Bill 27, the Education Amendment Act, seeks to enshrine parents’ rights to be notified if their kids change their names/pronouns at school, and it gives parents the right to “opt in” to what sort of gender and sex education their kids are exposed to in school.

And Bill 29, the Fairness and Safety in Sports Act, is designed to protect females in sports by ensuring that women and girls can compete in biological female-only divisions, while supporting the formation of co-ed opportunities to support transgender athletes.

Each of these initiatives is entirely reasonable, given what we know of the science underpinning “gender care,” and of the undeniable advantages that a male physique confers upon biological males competing in sports.

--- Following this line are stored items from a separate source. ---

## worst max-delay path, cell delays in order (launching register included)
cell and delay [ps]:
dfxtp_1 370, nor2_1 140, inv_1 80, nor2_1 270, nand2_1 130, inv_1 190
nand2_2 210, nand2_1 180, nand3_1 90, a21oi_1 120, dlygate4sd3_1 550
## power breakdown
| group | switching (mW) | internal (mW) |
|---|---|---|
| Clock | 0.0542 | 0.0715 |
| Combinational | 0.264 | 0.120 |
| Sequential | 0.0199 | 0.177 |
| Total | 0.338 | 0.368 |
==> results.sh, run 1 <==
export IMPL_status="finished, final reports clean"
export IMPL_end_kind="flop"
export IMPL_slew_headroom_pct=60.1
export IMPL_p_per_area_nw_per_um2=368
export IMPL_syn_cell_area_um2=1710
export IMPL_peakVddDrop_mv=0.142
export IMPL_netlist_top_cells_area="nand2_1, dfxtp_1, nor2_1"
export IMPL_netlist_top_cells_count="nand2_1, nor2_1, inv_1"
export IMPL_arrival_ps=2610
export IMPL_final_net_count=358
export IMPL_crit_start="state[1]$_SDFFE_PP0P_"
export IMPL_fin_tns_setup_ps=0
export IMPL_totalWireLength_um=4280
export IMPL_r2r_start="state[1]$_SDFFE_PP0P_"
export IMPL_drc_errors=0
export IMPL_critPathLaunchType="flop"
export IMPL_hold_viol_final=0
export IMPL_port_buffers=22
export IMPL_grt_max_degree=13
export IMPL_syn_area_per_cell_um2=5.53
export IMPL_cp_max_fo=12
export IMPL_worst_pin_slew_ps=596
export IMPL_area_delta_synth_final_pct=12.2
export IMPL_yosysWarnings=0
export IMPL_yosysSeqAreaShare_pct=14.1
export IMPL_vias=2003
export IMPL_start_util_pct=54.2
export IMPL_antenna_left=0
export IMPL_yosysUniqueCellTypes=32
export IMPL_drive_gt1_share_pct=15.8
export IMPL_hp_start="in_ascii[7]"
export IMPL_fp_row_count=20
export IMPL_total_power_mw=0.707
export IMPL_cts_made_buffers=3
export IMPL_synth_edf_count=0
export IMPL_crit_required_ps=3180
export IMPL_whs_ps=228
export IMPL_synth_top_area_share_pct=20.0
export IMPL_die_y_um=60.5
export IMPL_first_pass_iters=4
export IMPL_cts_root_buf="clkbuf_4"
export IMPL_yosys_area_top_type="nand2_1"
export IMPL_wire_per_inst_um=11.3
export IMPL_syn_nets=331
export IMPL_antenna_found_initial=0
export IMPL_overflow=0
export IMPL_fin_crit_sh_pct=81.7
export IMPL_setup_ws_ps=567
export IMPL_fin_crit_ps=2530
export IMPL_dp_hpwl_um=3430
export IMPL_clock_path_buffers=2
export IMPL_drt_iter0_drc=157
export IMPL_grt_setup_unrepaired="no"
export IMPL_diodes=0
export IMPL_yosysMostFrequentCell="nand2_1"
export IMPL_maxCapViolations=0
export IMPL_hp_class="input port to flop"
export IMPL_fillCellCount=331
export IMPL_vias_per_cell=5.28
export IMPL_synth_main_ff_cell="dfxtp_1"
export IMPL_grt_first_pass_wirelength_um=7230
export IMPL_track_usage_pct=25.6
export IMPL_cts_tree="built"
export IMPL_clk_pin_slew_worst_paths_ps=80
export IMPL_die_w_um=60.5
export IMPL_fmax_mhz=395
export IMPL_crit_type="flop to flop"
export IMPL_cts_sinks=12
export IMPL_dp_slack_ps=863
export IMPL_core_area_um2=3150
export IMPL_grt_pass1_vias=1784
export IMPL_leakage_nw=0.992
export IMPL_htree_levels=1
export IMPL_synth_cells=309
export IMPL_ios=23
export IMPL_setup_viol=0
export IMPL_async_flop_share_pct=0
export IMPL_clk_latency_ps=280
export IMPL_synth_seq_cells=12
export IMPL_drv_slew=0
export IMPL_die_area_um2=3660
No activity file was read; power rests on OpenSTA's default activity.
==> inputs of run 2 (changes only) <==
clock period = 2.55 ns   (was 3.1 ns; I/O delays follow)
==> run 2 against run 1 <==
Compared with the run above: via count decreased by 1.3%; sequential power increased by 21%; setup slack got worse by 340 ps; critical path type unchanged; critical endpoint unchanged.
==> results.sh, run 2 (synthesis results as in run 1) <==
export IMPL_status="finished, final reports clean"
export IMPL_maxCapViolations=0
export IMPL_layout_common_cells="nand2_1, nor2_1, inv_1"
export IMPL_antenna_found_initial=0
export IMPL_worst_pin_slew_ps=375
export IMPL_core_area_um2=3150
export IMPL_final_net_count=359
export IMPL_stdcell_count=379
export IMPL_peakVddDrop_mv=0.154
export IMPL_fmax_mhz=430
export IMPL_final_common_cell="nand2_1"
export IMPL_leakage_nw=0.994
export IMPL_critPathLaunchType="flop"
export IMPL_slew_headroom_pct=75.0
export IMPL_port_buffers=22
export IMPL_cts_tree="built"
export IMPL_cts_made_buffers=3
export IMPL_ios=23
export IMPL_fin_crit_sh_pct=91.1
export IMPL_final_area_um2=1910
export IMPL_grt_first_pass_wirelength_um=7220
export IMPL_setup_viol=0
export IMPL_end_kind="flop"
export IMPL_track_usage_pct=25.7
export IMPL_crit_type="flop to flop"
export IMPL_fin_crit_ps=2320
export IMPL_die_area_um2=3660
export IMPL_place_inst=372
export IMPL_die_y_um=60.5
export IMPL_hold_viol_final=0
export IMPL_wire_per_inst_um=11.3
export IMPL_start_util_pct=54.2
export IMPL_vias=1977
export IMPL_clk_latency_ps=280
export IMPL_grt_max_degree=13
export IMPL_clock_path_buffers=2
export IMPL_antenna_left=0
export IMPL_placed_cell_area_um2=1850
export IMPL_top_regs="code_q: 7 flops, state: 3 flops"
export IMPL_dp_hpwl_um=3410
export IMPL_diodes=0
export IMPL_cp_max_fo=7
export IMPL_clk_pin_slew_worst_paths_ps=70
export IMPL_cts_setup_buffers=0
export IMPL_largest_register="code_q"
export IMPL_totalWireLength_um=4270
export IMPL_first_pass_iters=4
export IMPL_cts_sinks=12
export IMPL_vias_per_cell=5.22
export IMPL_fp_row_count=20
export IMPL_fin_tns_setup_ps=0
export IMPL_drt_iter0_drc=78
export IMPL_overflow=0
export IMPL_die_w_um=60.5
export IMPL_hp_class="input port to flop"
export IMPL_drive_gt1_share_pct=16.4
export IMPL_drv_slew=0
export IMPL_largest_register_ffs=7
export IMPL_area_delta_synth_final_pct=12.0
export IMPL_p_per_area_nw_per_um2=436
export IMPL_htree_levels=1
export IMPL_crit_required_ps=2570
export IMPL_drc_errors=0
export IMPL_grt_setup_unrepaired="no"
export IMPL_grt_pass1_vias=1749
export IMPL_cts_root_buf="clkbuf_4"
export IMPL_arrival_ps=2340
===== config.mk =====
export PLATFORM = sky130hd
export DESIGN_NAME = div_frac
export DESIGN_NICKNAME = d
export VERILOG_FILES = /design/src/rtl/div_frac.sv
export SDC_FILE = /design/constraint.sdc
export NUM_CORES = 1
export LEC_CHECK = 0
export CORE_MARGIN = 5
export CORE_UTILIZATION = 57
export CTS_CLUSTER_SIZE = 20
export DETAILED_ROUTE_END_ITERATION = 8
export GPL_TIMING_DRIVEN = 1
export PLACE_DENSITY_LB_ADDON = 0.08
export SLEW_MARGIN = 20
export SYNTH_ARGS = -nofsm -noshare
export SYNTH_HDL_FRONTEND = slang
export SYNTH_SLANG_ARGS = --single-unit

===== constraint.sdc =====
create_clock -name Clk -period 5.3 [get_ports Clk]
set_input_delay 1.06 -clock Clk [delete_from_list [all_inputs] [get_ports Clk]]
set_output_delay 1.06 -clock Clk [all_outputs]
set_load 0.03 [all_outputs]

===== src/rtl/div_frac.sv =====
// Sequential restoring divider producing the fraction A/B with FRAC fractional bits.
// One quotient bit per clock; A >= B clamps to 1.0, B == 0 flags Div_zero.
module div_frac #(
    parameter int unsigned SIZE = 32,
    parameter int unsigned FRAC = SIZE / 2
) (
    input  logic            Clk,
    input  logic            Rst,
    input  logic            Start,
    input  logic [SIZE-1:0] A,
    input  logic [SIZE-1:0] B,
    output logic [SIZE-1:0] Out,
    output logic            Busy,
    output logic            Done,
    output logic            Sat,
    output logic            Div_zero
);

    localparam int unsigned KW = $clog2(SIZE);
    localparam logic [SIZE-1:0] ONE = SIZE'(1) << FRAC;

    typedef enum logic [0:0] {StIdle, StCalc} state_e;

    state_e          state_q, state_d;
    logic [SIZE:0]   r_q, r_d;
    logic [SIZE-1:0] q_q, q_d;
    logic [KW-1:0]   k_q, k_d;
    logic [SIZE-1:0] b_q, b_d;
    logic [SIZE-1:0] out_q, out_d;
    logic            done_q, done_d;
    logic            sat_q, sat_d;
    logic            dz_q, dz_d;
    logic [SIZE:0]   t;

    always_ff @(posedge Clk or posedge Rst) begin
        if (Rst) begin
            state_q <= StIdle;
            r_q     <= '0;
            q_q     <= '0;
            k_q     <= '0;
            b_q     <= '0;
            out_q   <= '0;
            done_q  <= 1'b0;
            sat_q   <= 1'b0;
            dz_q    <= 1'b0;
        end else begin
            state_q <= state_d;
            r_q     <= r_d;
            q_q     <= q_d;
            k_q     <= k_d;
            b_q     <= b_d;
            out_q   <= out_d;
            done_q  <= done_d;
            sat_q   <= sat_d;
            dz_q    <= dz_d;
        end
    end

    always_comb begin
        state_d = state_q;
        r_d     = r_q;
        q_d     = q_q;
        k_d     = k_q;
        b_d     = b_q;
        out_d   = out_q;
        sat_d   = sat_q;
        dz_d    = dz_q;
        done_d  = 1'b0;
        t       = '0;
        case (state_q)
            StIdle: begin
                if (Start) begin
                    b_d = B;
                    if (B == '0) begin
                        out_d  = ONE;
                        dz_d   = 1'b1;
                        sat_d  = 1'b0;
                        done_d = 1'b1;
                    end else if (A >= B) begin
                        out_d  = ONE;
                        sat_d  = 1'b1;
                        dz_d   = 1'b0;
                        done_d = 1'b1;
                    end else begin
                        r_d     = {1'b0, A};
                        q_d     = '0;
                        k_d     = KW'(FRAC - 1);
                        state_d = StCalc;
                    end
                end
            end
            StCalc: begin
                // R < B always holds here, so the shift cannot lose the top bit.
                t = r_q << 1;
                if (t >= {1'b0, b_q}) begin
                    r_d = t - {1'b0, b_q};
                    q_d = {q_q[SIZE-2:0], 1'b1};
                end else begin
                    r_d = t;
                    q_d = {q_q[SIZE-2:0], 1'b0};
                end
                k_d = k_q - 1'b1;
                if (k_q == '0) begin
                    out_d   = q_d;
                    sat_d   = 1'b0;
                    dz_d    = 1'b0;
                    done_d  = 1'b1;
                    state_d = StIdle;
                end
            end
            default: state_d = StIdle;
        endcase
    end

    assign Out      = out_q;
    assign Busy     = (state_q == StCalc);
    assign Done     = done_q;
    assign Sat      = sat_q;
    assign Div_zero = dz_q;

endmodule
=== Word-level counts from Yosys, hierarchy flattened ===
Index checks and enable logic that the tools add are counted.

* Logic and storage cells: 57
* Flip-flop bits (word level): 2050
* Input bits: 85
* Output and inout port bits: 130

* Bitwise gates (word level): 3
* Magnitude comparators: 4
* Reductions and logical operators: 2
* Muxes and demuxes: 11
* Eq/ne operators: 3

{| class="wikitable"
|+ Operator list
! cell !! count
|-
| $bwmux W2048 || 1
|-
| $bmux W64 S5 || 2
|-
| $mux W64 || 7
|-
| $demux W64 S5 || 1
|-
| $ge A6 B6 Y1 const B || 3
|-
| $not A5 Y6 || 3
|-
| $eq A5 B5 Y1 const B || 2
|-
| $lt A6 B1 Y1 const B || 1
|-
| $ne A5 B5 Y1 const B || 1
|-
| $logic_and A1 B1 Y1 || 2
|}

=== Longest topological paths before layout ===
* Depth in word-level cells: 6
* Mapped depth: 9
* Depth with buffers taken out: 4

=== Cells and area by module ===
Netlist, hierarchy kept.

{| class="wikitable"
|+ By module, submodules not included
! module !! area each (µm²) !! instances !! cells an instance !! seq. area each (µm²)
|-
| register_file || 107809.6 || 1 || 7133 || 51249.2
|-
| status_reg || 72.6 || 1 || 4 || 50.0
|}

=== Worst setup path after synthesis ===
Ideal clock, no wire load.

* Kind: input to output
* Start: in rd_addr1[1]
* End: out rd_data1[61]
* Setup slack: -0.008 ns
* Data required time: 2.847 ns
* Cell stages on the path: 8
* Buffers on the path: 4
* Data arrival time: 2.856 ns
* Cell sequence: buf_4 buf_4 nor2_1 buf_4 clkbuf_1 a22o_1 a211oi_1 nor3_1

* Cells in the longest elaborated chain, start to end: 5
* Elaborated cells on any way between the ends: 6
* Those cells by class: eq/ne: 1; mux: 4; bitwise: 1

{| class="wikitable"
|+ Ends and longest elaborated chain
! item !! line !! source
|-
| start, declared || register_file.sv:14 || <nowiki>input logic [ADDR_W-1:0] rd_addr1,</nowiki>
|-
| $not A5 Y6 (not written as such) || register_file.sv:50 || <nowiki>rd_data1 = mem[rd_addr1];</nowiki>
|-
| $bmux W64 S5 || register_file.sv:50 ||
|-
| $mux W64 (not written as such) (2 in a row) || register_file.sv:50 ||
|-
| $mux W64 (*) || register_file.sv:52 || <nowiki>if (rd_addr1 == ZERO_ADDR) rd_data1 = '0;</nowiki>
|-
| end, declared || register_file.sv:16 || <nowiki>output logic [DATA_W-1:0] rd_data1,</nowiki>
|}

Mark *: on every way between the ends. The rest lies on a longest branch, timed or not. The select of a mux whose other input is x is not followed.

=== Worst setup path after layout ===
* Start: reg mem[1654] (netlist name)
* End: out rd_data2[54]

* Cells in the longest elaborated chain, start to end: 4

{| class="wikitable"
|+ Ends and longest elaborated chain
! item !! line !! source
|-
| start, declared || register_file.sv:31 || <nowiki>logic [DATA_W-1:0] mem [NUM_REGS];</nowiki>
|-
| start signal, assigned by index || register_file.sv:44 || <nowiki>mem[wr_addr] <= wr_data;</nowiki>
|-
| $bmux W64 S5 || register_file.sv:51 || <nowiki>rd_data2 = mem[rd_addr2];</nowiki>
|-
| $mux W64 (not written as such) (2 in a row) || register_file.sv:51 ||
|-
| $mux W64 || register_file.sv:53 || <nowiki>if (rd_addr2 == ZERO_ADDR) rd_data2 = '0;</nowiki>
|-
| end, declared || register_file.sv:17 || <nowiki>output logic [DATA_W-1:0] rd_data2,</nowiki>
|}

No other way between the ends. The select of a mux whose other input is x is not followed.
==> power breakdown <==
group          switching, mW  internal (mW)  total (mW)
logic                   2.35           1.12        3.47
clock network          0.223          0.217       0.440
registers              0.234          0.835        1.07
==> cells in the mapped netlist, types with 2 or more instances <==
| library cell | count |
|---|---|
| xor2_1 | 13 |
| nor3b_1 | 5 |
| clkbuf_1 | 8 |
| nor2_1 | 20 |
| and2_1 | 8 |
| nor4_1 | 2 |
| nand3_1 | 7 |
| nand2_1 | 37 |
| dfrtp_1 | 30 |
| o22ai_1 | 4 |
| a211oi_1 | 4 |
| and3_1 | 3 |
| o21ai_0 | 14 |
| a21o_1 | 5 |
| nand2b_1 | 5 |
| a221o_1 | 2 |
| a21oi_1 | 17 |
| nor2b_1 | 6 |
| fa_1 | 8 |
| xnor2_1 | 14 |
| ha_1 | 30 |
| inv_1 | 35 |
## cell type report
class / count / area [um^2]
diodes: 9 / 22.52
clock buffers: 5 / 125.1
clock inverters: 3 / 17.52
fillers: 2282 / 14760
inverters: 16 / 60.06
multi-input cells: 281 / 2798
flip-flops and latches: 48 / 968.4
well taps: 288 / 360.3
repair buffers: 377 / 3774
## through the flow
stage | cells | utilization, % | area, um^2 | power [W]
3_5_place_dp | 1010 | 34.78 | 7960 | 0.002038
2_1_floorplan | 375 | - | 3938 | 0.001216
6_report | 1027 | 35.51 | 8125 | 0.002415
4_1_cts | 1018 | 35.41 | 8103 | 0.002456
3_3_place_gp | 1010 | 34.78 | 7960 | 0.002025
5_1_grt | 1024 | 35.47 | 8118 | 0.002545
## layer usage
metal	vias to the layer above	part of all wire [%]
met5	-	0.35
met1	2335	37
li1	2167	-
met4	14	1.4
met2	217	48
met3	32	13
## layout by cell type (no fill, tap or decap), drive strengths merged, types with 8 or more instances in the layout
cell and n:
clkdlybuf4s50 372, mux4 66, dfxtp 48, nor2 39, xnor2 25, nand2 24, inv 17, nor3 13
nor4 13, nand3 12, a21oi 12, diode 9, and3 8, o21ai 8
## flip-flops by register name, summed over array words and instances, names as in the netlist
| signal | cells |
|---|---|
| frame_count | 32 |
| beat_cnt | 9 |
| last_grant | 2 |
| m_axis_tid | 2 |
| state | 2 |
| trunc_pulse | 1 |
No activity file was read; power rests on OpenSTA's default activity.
--- config.mk ---
export PLATFORM = sky130hd
export DESIGN_NAME = scan_sequencer
export DESIGN_NICKNAME = d
export VERILOG_FILES = /design/src/rtl/scan_pkg.sv /design/src/rtl/scan_gap_timer.sv /design/src/rtl/scan_sequencer.sv
export SDC_FILE = /design/constraint.sdc
export NUM_CORES = 1
export LEC_CHECK = 0
export CORE_ASPECT_RATIO = 1.25
export CORE_UTILIZATION = 52
export CTS_BUF_LIST = sky130_fd_sc_hd__clkbuf_16
export CTS_CLUSTER_DIAMETER = 40
export DETAILED_ROUTE_END_ITERATION = 10
export PLACE_DENSITY_LB_ADDON = 0.2
export SKIP_LAST_GASP = 1
export SLEW_MARGIN = 20
export SYNTH_ARGS = -nofsm -noshare
export SYNTH_HDL_FRONTEND = slang
export SYNTH_SLANG_ARGS = --single-unit
--- constraint.sdc ---
create_clock -name clk -period 5 [get_ports clk]
set_input_delay 0.5 -clock clk [delete_from_list [all_inputs] [get_ports clk]]
set_output_delay 0.5 -clock clk [all_outputs]
set_load 0.005 [all_outputs]
--- src/rtl/scan_pkg.sv ---
// Shared types and helpers for the raster scan sequencer: FSM states,
// width helper and end-of-frame position constants.
package scan_pkg;

  typedef enum logic [2:0] {
    ST_IDLE  = 3'd0,
    ST_CLEAR = 3'd1,
    ST_RUN   = 3'd2,
    ST_GAP   = 3'd3,
    ST_DONE  = 3'd4
  } scan_state_e;

  localparam int SCAN_WIDTH    = 32;
  localparam int SCAN_HEIGHT   = 32;
  localparam int SCAN_LAST_COL = SCAN_WIDTH - 1;
  localparam int SCAN_LAST_ROW = SCAN_HEIGHT - 1;

  // Never returns zero so a one-position axis still gets a 1-bit port
  function automatic int safe_clog2(input int n);
    if (n <= 1) begin
      return 1;
    end else begin
      return $clog2(n);
    end
  endfunction

  function automatic int frame_last(input int n);
    return n - 1;
  endfunction

endpackage

--- src/rtl/scan_gap_timer.sv ---
// Loadable down-counter; tc goes high once the loaded count has run out
// and stays high until the next load.
module scan_gap_timer
  import scan_pkg::*;
#(
  parameter int W = 2
) (
  input  logic         clk,
  input  logic         rst,
  input  logic         load,
  input  logic [W-1:0] load_value,
  output logic         tc
);

  localparam logic [W-1:0] ONE = {{(W-1){1'b0}}, 1'b1};

  logic [W-1:0] count_r;

  // Count down towards zero; tc is registered alongside the count
  always_ff @(posedge clk) begin
    if (!rst) begin
      count_r <= {W{1'b0}};
      tc      <= 1'b0;
    end else if (load) begin
      count_r <= load_value;
      tc      <= (load_value == {W{1'b0}});
    end else if (count_r != {W{1'b0}}) begin
      count_r <= count_r - ONE;
      tc      <= (count_r == ONE);
    end else begin
      count_r <= count_r;
      tc      <= 1'b1;
    end
  end

endmodule

--- src/rtl/scan_sequencer.sv ---
// Frame-level controller for the raster row/column counter: runs a
// requested number of scans with a reset gap between frames.
module scan_sequencer
  import scan_pkg::*;
#(
  parameter  int WIDTH      = SCAN_WIDTH,
  parameter  int HEIGHT     = SCAN_HEIGHT,
  parameter  int FRAME_W    = 8,
  parameter  int GAP_CYCLES = 4,
  localparam int CW         = safe_clog2(WIDTH),
  localparam int RW         = safe_clog2(HEIGHT)
) (
  input  logic               clk,
  input  logic               rst,
  input  logic               start,
  input  logic [FRAME_W-1:0] num_frames,
  input  logic               abort,
  input  logic               stall,
  input  logic [CW-1:0]      column_counter,
  input  logic [RW-1:0]      row_counter,
  output logic               cnt_rst,
  output logic               cnt_enable,
  output logic               busy,
  output logic               frame_start,
  output logic               frame_done,
  output logic               seq_done,
  output logic [FRAME_W-1:0] frame_index
);

  localparam int                 GW        = safe_clog2(GAP_CYCLES + 1);
  localparam logic [CW-1:0]      LAST_COL  = CW'(frame_last(WIDTH));
  localparam logic [RW-1:0]      LAST_ROW  = RW'(frame_last(HEIGHT));
  localparam logic [GW-1:0]      GAP_LOAD  = GW'(GAP_CYCLES - 1);
  localparam logic [FRAME_W-1:0] FRAME_ONE = {{(FRAME_W-1){1'b0}}, 1'b1};

  scan_state_e        state_r;
  logic [FRAME_W-1:0] frames_r;
  logic               last_pos_s;
  logic               more_s;
  logic               gap_load_s;
  logic               gap_tc_s;

  assign cnt_enable = (state_r == ST_RUN) && !stall;

  // End-of-frame detection: the last position only counts on an enabled edge
  always_comb begin
    last_pos_s = 1'b0;
    more_s     = 1'b0;
    gap_load_s = 1'b0;
    if ((state_r == ST_RUN) && !stall &&
        (column_counter == LAST_COL) && (row_counter == LAST_ROW)) begin
      last_pos_s = 1'b1;
    end else begin
      last_pos_s = 1'b0;
    end
    more_s     = (frame_index < (frames_r - FRAME_ONE));
    gap_load_s = last_pos_s && more_s && !abort;
  end

  scan_gap_timer #(.W(GW)) u_gap_timer (
    .clk        (clk),
    .rst        (rst),
    .load       (gap_load_s),
    .load_value (GAP_LOAD),
    .tc         (gap_tc_s)
  );

  // Sequencer FSM with registered control outputs and event pulses
  always_ff @(posedge clk) begin
    if (!rst) begin
      state_r     <= ST_IDLE;
      frames_r    <= {FRAME_W{1'b0}};
      frame_index <= {FRAME_W{1'b0}};
      cnt_rst     <= 1'b1;
      busy        <= 1'b0;
      frame_start <= 1'b0;
      frame_done  <= 1'b0;
      seq_done    <= 1'b0;
    end else begin
      frame_start <= 1'b0;
      frame_done  <= 1'b0;
      seq_done    <= 1'b0;
      if (abort && (state_r != ST_IDLE)) begin
        state_r <= ST_IDLE;
        cnt_rst <= 1'b1;
        busy    <= 1'b0;
      end else begin
        case (state_r)
          ST_IDLE: begin
            if (start && (num_frames != {FRAME_W{1'b0}})) begin
              state_r     <= ST_CLEAR;
              frames_r    <= num_frames;
              frame_index <= {FRAME_W{1'b0}};
              busy        <= 1'b1;
              cnt_rst     <= 1'b1;
            end else if (start) begin
              seq_done <= 1'b1;
            end
          end
          ST_CLEAR: begin
            state_r     <= ST_RUN;
            cnt_rst     <= 1'b0;
            frame_start <= 1'b1;
          end
          ST_RUN: begin
            if (last_pos_s) begin
              frame_done <= 1'b1;
              cnt_rst    <= 1'b1;
              if (more_s) begin
                state_r     <= ST_GAP;
                frame_index <= frame_index + FRAME_ONE;
              end else begin
                state_r  <= ST_DONE;
                seq_done <= 1'b1;
              end
            end
          end
          ST_GAP: begin
            if (gap_tc_s) begin
              state_r     <= ST_RUN;
              cnt_rst     <= 1'b0;
              frame_start <= 1'b1;
            end
          end
          ST_DONE: begin
            state_r <= ST_IDLE;
            busy    <= 1'b0;
          end
          default: begin
            state_r <= ST_IDLE;
            cnt_rst <= 1'b1;
            busy    <= 1'b0;
          end
        endcase
      end
    end
  end

endmodule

The notion that the trifecta of puberty blockers, cross-gender hormones, and revisionist surgery is a pathway to good health was a hypothesis initially devised by Dutch researchers, who were looking to ease the discomfort of transgender adults struggling with incongruence between their physical appearance and their gender identities. As a hypothesis, it was perhaps reasonable.

But as the UK’s Cass Review exposed in withering detail last spring, its premises were wholly unsupported by evidence, and its implementation has caused grievous harm for youth. As Finnish psychiatrist Riittakerttu Kaltiala, one of the architects of that country’s gender program, put it last year, “Gender affirming care is dangerous. I know, because I helped pioneer it.”

It’s no accident, then, that numerous European jurisdictions have pulled back from the “gender affirming care” pathway for youth, such as Sweden, Finland, Belgium, the Netherlands, and the United Kingdom.

It makes perfect sense that Canadians should be cautious as well, and that parents should be apprised if their children are being exposed to these theories at school and informed if their kids are caught up in their premises.

Yet the Canadian medical establishment has remained curiously intransigent on this issue, continuing to insist that the drug-and-surgery-based gender-affirming care model is rooted in evidence.

Premier Smith was asked by a reporter last month whether decisions on these matters aren’t best left to discussions between doctors and their patients; to which she replied:

“I would say doctors aren’t always right.”

Which is rather an understatement, as anyone familiar with the opioid drug crisis can attest, or as anyone acquainted with the darker corners of medical history knows: the frontal lobotomy saga, the thalidomide catastrophe, and the “recovered memories of sexual abuse” scandal are just a few examples of where doctors didn’t “get it right.”

As physicians, we advocate strongly for self-regulation and for the principle that medical decisions are private matters between physicians and patients. But self-regulation isn’t infallible, and when it fails it can be very much in the interests of the public—and especially of patients—for others to intervene, whether they be journalists, lawyers, or political leaders.

The trans discussion shouldn’t be a partisan issue, although it certainly has become one in Canada. It’s worth noting that Britain’s freshly elected Labour Party chose to carry on with the cautious approach adopted by the preceding administration in light of the Cass Review.

Premier Smith’s new polices are eminently sensible and in line with the stance taken by our European colleagues. None of her initiatives are “anti-trans.” Instead, they are pro-child, pro-women, and pro-athlete, and it’s difficult to see how anyone can quibble with that.

Dr. J. Edward Les, MD, is a pediatrician in Calgary, senior fellow at the Aristotle Foundation for Public Policy, and co-author of Teenagers, Children, and Gender Transition Policy: A Comparison of Transgender Medical Policy for Minors in Canada, the United States, and Europe.